Temperature dependence of synchronized beating of cultured neonatal rat heart-cell networks with increasing age measured by multi-electrode arrays

Abstract

Primary cultured cardiomyocytes are attracting interest as a screening base for new drugs. One promising approach for a steady supply of cells is to preserve cardiomyocytes at temperatures below physiological conditions. The aim of this study was to observe the change in activity of cultured heart-cell networks at temperatures lower than physiological conditions to investigate their appropriate preservation conditions. At various temperatures between 38°C and 22°C, we measured the synchronized beating properties of neonatal rat ventricle heart-cells cultured on multi-electrode arrays. Synchronized beating rates decreased with temperature, but this temperature dependence varied according to the length of the culture period. For the heart-cell networks in the earlier stages of culture (1-3 days in culture), the beating rate decreased as the inter-beat interval increased, maintaining a constant rhythm. The propagation velocity of the synchronized field potential was approximately 5.9 cm/s at physiological temperature and decreased weakly with temperature. Conversely, in the later stages of culture (approximately 1 week) the beating rate decreased with temperature as the variability in the inter-beat interval increased, especially below 30°C. The propagation velocity of the synchronized potential signal was approximately 18 cm/s at physiological temperature, which is three times larger than that in early stage.
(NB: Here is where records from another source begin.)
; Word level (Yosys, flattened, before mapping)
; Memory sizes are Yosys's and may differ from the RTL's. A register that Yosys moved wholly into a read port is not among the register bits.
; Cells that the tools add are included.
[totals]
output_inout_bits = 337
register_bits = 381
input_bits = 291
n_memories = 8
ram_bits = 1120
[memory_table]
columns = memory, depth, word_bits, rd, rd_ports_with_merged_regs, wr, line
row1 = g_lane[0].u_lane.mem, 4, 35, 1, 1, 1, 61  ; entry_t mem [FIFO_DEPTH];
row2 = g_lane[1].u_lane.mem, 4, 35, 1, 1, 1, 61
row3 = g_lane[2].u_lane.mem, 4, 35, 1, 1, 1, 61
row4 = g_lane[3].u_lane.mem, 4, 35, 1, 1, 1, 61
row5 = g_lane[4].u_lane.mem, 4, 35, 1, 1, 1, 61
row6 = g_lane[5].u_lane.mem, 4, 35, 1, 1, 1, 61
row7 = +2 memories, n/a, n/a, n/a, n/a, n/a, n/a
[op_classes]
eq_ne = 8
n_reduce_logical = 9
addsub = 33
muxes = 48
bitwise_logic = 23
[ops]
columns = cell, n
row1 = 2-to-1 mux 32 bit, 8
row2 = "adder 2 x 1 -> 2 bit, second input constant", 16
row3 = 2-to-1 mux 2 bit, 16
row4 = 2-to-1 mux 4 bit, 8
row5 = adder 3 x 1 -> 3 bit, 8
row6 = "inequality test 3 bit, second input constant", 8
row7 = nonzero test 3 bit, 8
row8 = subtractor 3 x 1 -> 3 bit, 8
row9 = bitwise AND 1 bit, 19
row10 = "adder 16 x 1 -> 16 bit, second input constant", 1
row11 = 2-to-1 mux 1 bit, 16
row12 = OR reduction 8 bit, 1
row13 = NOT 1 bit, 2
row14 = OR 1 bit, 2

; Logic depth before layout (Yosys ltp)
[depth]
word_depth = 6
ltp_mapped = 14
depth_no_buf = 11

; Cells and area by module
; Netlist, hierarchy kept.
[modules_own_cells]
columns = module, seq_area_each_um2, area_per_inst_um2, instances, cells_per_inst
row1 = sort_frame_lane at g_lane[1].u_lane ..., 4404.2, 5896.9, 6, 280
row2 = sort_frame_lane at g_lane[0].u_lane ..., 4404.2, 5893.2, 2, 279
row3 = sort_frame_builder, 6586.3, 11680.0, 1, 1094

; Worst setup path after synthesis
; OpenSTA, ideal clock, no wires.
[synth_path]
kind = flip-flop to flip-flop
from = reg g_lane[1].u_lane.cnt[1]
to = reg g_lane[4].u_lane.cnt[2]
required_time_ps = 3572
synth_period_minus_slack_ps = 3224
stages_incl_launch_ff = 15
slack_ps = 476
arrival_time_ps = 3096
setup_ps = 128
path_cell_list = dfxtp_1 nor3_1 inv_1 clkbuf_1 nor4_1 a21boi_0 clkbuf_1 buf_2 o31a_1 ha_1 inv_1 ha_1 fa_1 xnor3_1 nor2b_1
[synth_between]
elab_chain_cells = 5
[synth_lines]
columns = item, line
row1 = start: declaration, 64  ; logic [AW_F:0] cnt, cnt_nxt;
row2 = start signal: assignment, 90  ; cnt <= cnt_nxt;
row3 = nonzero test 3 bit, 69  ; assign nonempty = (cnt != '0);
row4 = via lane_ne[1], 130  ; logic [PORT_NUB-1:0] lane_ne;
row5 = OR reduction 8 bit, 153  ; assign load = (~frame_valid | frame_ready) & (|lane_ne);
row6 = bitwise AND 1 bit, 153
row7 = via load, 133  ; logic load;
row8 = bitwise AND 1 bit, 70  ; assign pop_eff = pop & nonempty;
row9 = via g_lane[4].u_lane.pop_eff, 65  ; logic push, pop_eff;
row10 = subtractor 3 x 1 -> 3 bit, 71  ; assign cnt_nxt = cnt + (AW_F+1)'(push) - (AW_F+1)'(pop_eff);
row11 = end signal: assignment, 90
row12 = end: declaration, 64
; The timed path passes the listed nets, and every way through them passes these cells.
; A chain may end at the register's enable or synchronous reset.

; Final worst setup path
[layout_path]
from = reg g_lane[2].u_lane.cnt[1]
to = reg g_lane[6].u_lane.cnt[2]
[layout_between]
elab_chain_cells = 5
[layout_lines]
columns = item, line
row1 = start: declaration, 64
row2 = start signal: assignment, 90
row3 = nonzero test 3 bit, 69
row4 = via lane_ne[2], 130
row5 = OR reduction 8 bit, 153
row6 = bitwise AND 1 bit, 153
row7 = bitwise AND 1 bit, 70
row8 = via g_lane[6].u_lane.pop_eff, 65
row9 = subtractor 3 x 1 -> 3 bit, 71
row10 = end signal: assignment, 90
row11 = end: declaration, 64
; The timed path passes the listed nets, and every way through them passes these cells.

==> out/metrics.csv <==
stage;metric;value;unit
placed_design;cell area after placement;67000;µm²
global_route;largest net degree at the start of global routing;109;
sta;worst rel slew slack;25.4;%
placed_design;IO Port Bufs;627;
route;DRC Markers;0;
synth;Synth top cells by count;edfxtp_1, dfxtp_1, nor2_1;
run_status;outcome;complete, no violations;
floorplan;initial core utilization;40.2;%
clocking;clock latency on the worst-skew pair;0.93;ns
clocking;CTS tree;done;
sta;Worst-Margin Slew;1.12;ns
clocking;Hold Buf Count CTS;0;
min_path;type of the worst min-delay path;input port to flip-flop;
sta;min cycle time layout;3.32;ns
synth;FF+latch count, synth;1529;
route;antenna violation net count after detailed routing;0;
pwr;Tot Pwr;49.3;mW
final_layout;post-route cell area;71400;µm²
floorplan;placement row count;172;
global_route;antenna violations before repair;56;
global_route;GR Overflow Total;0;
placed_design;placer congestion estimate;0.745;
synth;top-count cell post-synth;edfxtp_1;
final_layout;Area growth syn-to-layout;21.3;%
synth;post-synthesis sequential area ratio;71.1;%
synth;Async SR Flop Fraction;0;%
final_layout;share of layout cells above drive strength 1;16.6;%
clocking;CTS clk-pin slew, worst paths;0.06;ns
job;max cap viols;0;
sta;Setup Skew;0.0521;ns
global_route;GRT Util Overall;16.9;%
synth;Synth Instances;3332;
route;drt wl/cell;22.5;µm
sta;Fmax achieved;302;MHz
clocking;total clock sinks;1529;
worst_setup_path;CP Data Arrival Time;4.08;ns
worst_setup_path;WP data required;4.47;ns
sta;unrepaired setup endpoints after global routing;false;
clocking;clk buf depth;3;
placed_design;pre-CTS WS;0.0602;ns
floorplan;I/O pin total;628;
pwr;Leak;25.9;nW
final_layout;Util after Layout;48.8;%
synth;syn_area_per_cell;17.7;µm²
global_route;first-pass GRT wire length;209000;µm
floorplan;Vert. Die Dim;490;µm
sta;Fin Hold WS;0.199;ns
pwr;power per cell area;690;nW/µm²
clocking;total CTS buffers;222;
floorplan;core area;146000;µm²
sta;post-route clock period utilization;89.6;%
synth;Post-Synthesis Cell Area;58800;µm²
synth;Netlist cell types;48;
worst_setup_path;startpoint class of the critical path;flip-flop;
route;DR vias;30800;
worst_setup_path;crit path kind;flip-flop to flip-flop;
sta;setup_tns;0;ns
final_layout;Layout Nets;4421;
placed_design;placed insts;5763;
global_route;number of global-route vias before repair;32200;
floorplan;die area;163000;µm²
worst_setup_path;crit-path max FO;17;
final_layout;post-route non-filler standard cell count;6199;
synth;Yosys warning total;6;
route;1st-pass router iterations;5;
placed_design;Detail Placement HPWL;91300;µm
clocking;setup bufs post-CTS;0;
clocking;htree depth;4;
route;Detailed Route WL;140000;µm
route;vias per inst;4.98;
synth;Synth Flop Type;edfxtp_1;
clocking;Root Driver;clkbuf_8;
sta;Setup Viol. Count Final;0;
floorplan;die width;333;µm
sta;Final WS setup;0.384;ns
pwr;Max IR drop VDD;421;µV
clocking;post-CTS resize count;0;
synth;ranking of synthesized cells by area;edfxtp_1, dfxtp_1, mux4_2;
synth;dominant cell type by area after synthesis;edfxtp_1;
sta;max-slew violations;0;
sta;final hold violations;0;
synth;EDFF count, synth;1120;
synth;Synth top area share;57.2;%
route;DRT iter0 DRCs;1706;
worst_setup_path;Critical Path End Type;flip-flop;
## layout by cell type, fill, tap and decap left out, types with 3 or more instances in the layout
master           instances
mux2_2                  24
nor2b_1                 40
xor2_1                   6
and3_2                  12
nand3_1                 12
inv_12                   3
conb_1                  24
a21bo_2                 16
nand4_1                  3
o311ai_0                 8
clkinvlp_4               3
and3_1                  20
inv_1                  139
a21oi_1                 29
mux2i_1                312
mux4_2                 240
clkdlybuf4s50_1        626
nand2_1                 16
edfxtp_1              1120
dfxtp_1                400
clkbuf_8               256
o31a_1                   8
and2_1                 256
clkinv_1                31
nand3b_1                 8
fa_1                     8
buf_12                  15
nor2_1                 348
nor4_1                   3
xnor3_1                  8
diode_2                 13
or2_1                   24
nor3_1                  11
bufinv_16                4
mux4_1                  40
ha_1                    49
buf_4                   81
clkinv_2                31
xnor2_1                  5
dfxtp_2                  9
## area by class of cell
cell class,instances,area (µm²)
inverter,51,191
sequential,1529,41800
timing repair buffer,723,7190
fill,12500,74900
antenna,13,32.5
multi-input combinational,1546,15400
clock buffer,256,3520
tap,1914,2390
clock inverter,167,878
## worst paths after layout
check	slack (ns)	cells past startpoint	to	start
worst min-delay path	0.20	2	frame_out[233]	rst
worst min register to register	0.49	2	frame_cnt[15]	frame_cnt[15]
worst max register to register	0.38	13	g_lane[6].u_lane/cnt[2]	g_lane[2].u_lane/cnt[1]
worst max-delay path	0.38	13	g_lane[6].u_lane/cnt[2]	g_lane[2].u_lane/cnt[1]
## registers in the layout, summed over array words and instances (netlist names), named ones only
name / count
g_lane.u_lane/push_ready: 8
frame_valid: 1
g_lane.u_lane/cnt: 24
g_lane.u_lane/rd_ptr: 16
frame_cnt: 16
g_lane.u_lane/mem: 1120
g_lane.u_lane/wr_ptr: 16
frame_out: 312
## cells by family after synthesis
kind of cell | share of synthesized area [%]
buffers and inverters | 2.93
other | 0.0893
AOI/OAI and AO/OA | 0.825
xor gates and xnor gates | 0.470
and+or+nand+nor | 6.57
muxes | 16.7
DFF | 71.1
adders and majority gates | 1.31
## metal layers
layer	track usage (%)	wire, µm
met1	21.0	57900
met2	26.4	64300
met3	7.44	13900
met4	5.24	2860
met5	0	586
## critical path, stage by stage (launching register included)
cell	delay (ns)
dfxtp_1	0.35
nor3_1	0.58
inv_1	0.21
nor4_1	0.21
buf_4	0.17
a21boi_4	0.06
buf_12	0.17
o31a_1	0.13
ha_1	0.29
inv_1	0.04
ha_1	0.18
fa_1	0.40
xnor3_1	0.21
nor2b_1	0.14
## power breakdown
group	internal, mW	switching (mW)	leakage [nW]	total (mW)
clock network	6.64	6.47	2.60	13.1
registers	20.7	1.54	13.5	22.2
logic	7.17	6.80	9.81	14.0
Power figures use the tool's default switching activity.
--- src/rtl/issue_scoreboard_pkg.sv ---
// Shared defaults and constants for the in-order issue scoreboard.
// Register count, writeback latency and the stall counter width live here.
package issue_scoreboard_pkg;

  localparam int DEF_NREG    = 4;
  localparam int DEF_REGNO_W = 2;
  localparam int DEF_WB_LAT  = 3;
  localparam int DEF_BYPASS  = 1;

  localparam int                     STALL_CNT_W   = 32;
  localparam logic [STALL_CNT_W-1:0] STALL_CNT_MAX = '1;

endpackage

--- src/rtl/issue_scoreboard_wb_pipe.sv ---
// Fixed-latency writeback pipe: a DEPTH-deep shift register of {valid, regno}.
// It advances every cycle and is never held by issue stalls.
module issue_scoreboard_wb_pipe
  import issue_scoreboard_pkg::*;
#(
  parameter int DEPTH   = DEF_WB_LAT,
  parameter int REGNO_W = DEF_REGNO_W
) (
  input  logic               clk,
  input  logic               rst,
  input  logic               in_valid,
  input  logic [REGNO_W-1:0] in_regno,
  output logic               out_valid,
  output logic [REGNO_W-1:0] out_regno
);

  logic [DEPTH-1:0]   valid_q, valid_d;
  logic [REGNO_W-1:0] regno_q [DEPTH];
  logic [REGNO_W-1:0] regno_d [DEPTH];

  // NOTE: every variable gets a value at the top of always_comb so no path leaves it unassigned (no latch).
  always_comb begin
    valid_d    = valid_q;
    regno_d    = regno_q;
    valid_d[0] = in_valid;
    regno_d[0] = in_regno;
    for (int i = 1; i < DEPTH; i++) begin
      valid_d[i] = valid_q[i-1];
      regno_d[i] = regno_q[i-1];
    end
  end

  // NOTE: state is updated with <= so every stage samples the pre-edge value of the stage before it.
  always_ff @(posedge clk or negedge rst) begin
    if (!rst) begin
      valid_q <= '0;
      // NOTE: the regno storage is reset as well, so wb_regno reads 0 after reset instead of stale data.
      for (int i = 0; i < DEPTH; i++) regno_q[i] <= '0;
    end else begin
      valid_q <= valid_d;
      regno_q <= regno_d;
    end
  end

  assign out_valid = valid_q[DEPTH-1];
  assign out_regno = regno_q[DEPTH-1];

endmodule

--- src/rtl/issue_scoreboard.sv ---
// In-order issue controller: per-register write reservations, RAW/WAW hazard stall,
// reserve/read strobes at issue and fixed-latency writeback sequencing.
module issue_scoreboard
  import issue_scoreboard_pkg::*;
#(
  parameter int NREG    = DEF_NREG,
  parameter int REGNO_W = DEF_REGNO_W,
  parameter int WB_LAT  = DEF_WB_LAT,
  parameter int BYPASS  = DEF_BYPASS
) (
  input  logic                   clk,
  input  logic                   rst,
  input  logic                   dec_valid,
  input  logic [REGNO_W-1:0]     dec_rs,
  input  logic                   dec_rs_use,
  input  logic [REGNO_W-1:0]     dec_rt,
  input  logic                   dec_rt_use,
  input  logic [REGNO_W-1:0]     dec_rd,
  input  logic                   dec_rd_we,
  input  logic                   ext_stall,
  output logic                   issue,
  output logic                   stall_insnfetch,
  output logic [NREG-1:0]        w_reserve,
  output logic [NREG-1:0]        rs_exp,
  output logic                   is_wb,
  output logic [REGNO_W-1:0]     wb_regno,
  output logic [NREG-1:0]        wb_exp,
  output logic [NREG-1:0]        reserved,
  output logic [STALL_CNT_W-1:0] stall_cnt
);

  logic [NREG-1:0]        reserved_q, reserved_d;
  logic [STALL_CNT_W-1:0] stall_cnt_q, stall_cnt_d;

  logic                   pipe_push;
  logic [REGNO_W-1:0]     pipe_regno;
  logic                   pipe_out_valid;
  logic [REGNO_W-1:0]     pipe_out_regno;

  logic [NREG-1:0]        wb_exp_c;
  logic [NREG-1:0]        hazard_vec;
  logic                   raw_c, waw_c, issue_c, stall_c;
  logic [NREG-1:0]        rs_exp_c, w_reserve_c;

  function automatic logic [NREG-1:0] onehot(input logic [REGNO_W-1:0] regno);
    onehot        = '0;
    onehot[regno] = 1'b1;
  endfunction

  always_comb begin
    wb_exp_c = pipe_out_valid ? onehot(pipe_out_regno) : '0;

    // A reservation retiring this cycle can be bypassed to the consumer.
    hazard_vec = (BYPASS != 0) ? (reserved_q & ~wb_exp_c) : reserved_q;

    raw_c   = (dec_rs_use & hazard_vec[dec_rs]) | (dec_rt_use & hazard_vec[dec_rt]);
    waw_c   = dec_rd_we & hazard_vec[dec_rd];
    issue_c = rst & dec_valid & ~raw_c & ~waw_c & ~ext_stall;
    stall_c = rst & dec_valid & ~issue_c;

    rs_exp_c = '0;
    if (issue_c) begin
      if (dec_rs_use) rs_exp_c = rs_exp_c | onehot(dec_rs);
      if (dec_rt_use) rs_exp_c = rs_exp_c | onehot(dec_rt);
    end
    w_reserve_c = (issue_c && dec_rd_we) ? onehot(dec_rd) : '0;

    pipe_push  = issue_c & dec_rd_we;
    pipe_regno = pipe_push ? dec_rd : '0;

    // Clear first, then set: a same-register re-reservation wins over its retirement.
    reserved_d = (reserved_q & ~wb_exp_c) | w_reserve_c;

    stall_cnt_d = stall_cnt_q;
    if (stall_c && (stall_cnt_q != STALL_CNT_MAX)) begin
      stall_cnt_d = stall_cnt_q + STALL_CNT_W'(1);
    end
  end

  always_ff @(posedge clk or negedge rst) begin
    if (!rst) begin
      reserved_q  <= '0;
      stall_cnt_q <= '0;
    end else begin
      reserved_q  <= reserved_d;
      stall_cnt_q <= stall_cnt_d;
    end
  end

  issue_scoreboard_wb_pipe #(
    .DEPTH   (WB_LAT),
    .REGNO_W (REGNO_W)
  ) u_wb_pipe (
    .clk       (clk),
    .rst       (rst),
    .in_valid  (pipe_push),
    .in_regno  (pipe_regno),
    .out_valid (pipe_out_valid),
    .out_regno (pipe_out_regno)
  );

  assign issue           = issue_c;
  assign stall_insnfetch = stall_c;
  assign w_reserve       = w_reserve_c;
  assign rs_exp          = rs_exp_c;
  assign is_wb           = pipe_out_valid;
  assign wb_regno        = pipe_out_regno;
  assign wb_exp          = wb_exp_c;
  assign reserved        = reserved_q;
  assign stall_cnt       = stall_cnt_q;

endmodule
File: src/rtl/uart_tx_feeder.sv
// uart_tx_feeder - byte FIFO plus launch sequencer feeding one frame at a time into uart_tx.
// Holds each launch until the transmitter reports done, with optional idle gap and ack timeout.
module uart_tx_feeder #(
  parameter int DEPTH       = 16,
  parameter int AW          = 4,
  parameter int GAP_CLKS    = 0,
  parameter int ACK_TIMEOUT = 1023
) (
  input  logic          clk,
  input  logic          rst_n,
  input  logic          in_valid,
  input  logic [7:0]    in_data,
  output logic          in_ready,
  input  logic          flush,
  output logic          tx_activate,
  output logic [7:0]    tx_data,
  input  logic          tx_active,
  input  logic          tx_done,
  output logic [AW:0]   level,
  output logic          busy,
  output logic          overflow,
  output logic          ack_err
);

  localparam int ACW = (ACK_TIMEOUT > 1) ? $clog2(ACK_TIMEOUT + 1) : 1;
  localparam int GCW = (GAP_CLKS > 1) ? $clog2(GAP_CLKS + 1) : 1;
  localparam logic [ACW-1:0] ACK_LAST = ACW'((ACK_TIMEOUT > 0) ? ACK_TIMEOUT - 1 : 0);
  localparam logic [GCW-1:0] GAP_LAST = GCW'((GAP_CLKS > 0) ? GAP_CLKS - 1 : 0);
  localparam logic [AW:0]    FULL     = (AW + 1)'(DEPTH);

  typedef enum logic [2:0] {
    S_IDLE      = 3'd0,
    S_LAUNCH    = 3'd1,
    S_WAIT_ACK  = 3'd2,
    S_WAIT_DONE = 3'd3,
    S_WAIT_REL  = 3'd4,
    S_GAP       = 3'd5
  } state_t;

  state_t          state_q;
  logic [7:0]      mem [DEPTH];
  logic [AW-1:0]   wr_ptr_q, wr_ptr_d;
  logic [AW-1:0]   rd_ptr_q, rd_ptr_d;
  logic [AW:0]     level_q, level_d;
  logic            rdy_en_q;
  logic            overflow_q, overflow_d;
  logic            ack_err_q;
  logic [ACW-1:0]  ack_cnt_q;
  logic [GCW-1:0]  gap_cnt_q;
  logic            tx_activate_q;
  logic [7:0]      tx_data_q;
  logic            push, pop, full, ack_expire;

  // rdy_en_q keeps in_ready low until the first edge after reset release
  assign full       = (level_q == FULL);
  assign in_ready   = rdy_en_q & (level_q < FULL) & ~flush;
  assign push       = in_valid & in_ready;
  assign pop        = (state_q == S_IDLE) & (level_q != '0) & ~tx_active & ~tx_done & ~flush;
  assign ack_expire = (state_q == S_WAIT_ACK) & ~tx_active & (ack_cnt_q >= ACK_LAST);

  always_comb begin
    wr_ptr_d   = wr_ptr_q;
    rd_ptr_d   = rd_ptr_q;
    level_d    = level_q;
    overflow_d = overflow_q;
    if (flush) begin
      wr_ptr_d   = '0;
      rd_ptr_d   = '0;
      level_d    = '0;
      overflow_d = 1'b0;
    end else begin
      if (push) wr_ptr_d = wr_ptr_q + 1'b1;
      if (pop)  rd_ptr_d = rd_ptr_q + 1'b1;
      case ({push, pop})
        2'b10:   level_d = level_q + 1'b1;
        2'b01:   level_d = level_q - 1'b1;
        default: level_d = level_q;
      endcase
      if (rdy_en_q & in_valid & full) overflow_d = 1'b1;
    end
  end

  always_ff @(posedge clk) begin
    if (push) mem[wr_ptr_q] <= in_data;
  end

  always_ff @(posedge clk or negedge rst_n) begin
    if (!rst_n) begin
      wr_ptr_q   <= '0;
      rd_ptr_q   <= '0;
      level_q    <= '0;
      overflow_q <= 1'b0;
      rdy_en_q   <= 1'b0;
    end else begin
      wr_ptr_q   <= wr_ptr_d;
      rd_ptr_q   <= rd_ptr_d;
      level_q    <= level_d;
      overflow_q <= overflow_d;
      rdy_en_q   <= 1'b1;
    end
  end

  always_ff @(posedge clk or negedge rst_n) begin
    if (!rst_n) begin
      state_q       <= S_IDLE;
      tx_activate_q <= 1'b0;
      tx_data_q     <= 8'h00;
      ack_cnt_q     <= '0;
      gap_cnt_q     <= '0;
      ack_err_q     <= 1'b0;
    end else begin
      case (state_q)
        S_IDLE: begin
          tx_activate_q <= 1'b0;
          if (pop) begin
            state_q       <= S_LAUNCH;
            tx_activate_q <= 1'b1;
            tx_data_q     <= mem[rd_ptr_q];
          end
        end
        S_LAUNCH: begin
          tx_activate_q <= 1'b0;
          ack_cnt_q     <= '0;
          state_q       <= S_WAIT_ACK;
        end
        S_WAIT_ACK: begin
          if (tx_active)       state_q   <= S_WAIT_DONE;
          else if (ack_expire) state_q   <= S_IDLE;
          else                 ack_cnt_q <= ack_cnt_q + 1'b1;
        end
        S_WAIT_DONE: begin
          if (tx_done) state_q <= S_WAIT_REL;
        end
        S_WAIT_REL: begin
          if (!tx_done) begin
            gap_cnt_q <= '0;
            state_q   <= (GAP_CLKS > 0) ? S_GAP : S_IDLE;
          end
        end
        S_GAP: begin
          if (gap_cnt_q >= GAP_LAST) state_q   <= S_IDLE;
          else                       gap_cnt_q <= gap_cnt_q + 1'b1;
        end
        default: begin
          state_q       <= S_IDLE;
          tx_activate_q <= 1'b0;
        end
      endcase
      if (flush)           ack_err_q <= 1'b0;
      else if (ack_expire) ack_err_q <= 1'b1;
    end
  end

  assign tx_activate = tx_activate_q;
  assign tx_data     = tx_data_q;
  assign level       = level_q;
  assign busy        = (state_q != S_IDLE) | (level_q != '0);
  assign overflow    = overflow_q;
  assign ack_err     = ack_err_q;

endmodule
Then the propagation velocity drastically decreased with temperature down to similar range with that in early stage Therefore, we considered that the maturation of a heart-cell network stabilized the synchronized beating rhythm and increased its propagation velocity at physiological conditions, but simultaneously increased the temperature sensitivity of the beating properties of the network. These temperature dependences on the signal-propagation velocity is considered as the functional change of gap junctions during culture. Thus, a mature heart-cell network would be more difficult to preserve at lower temperatures.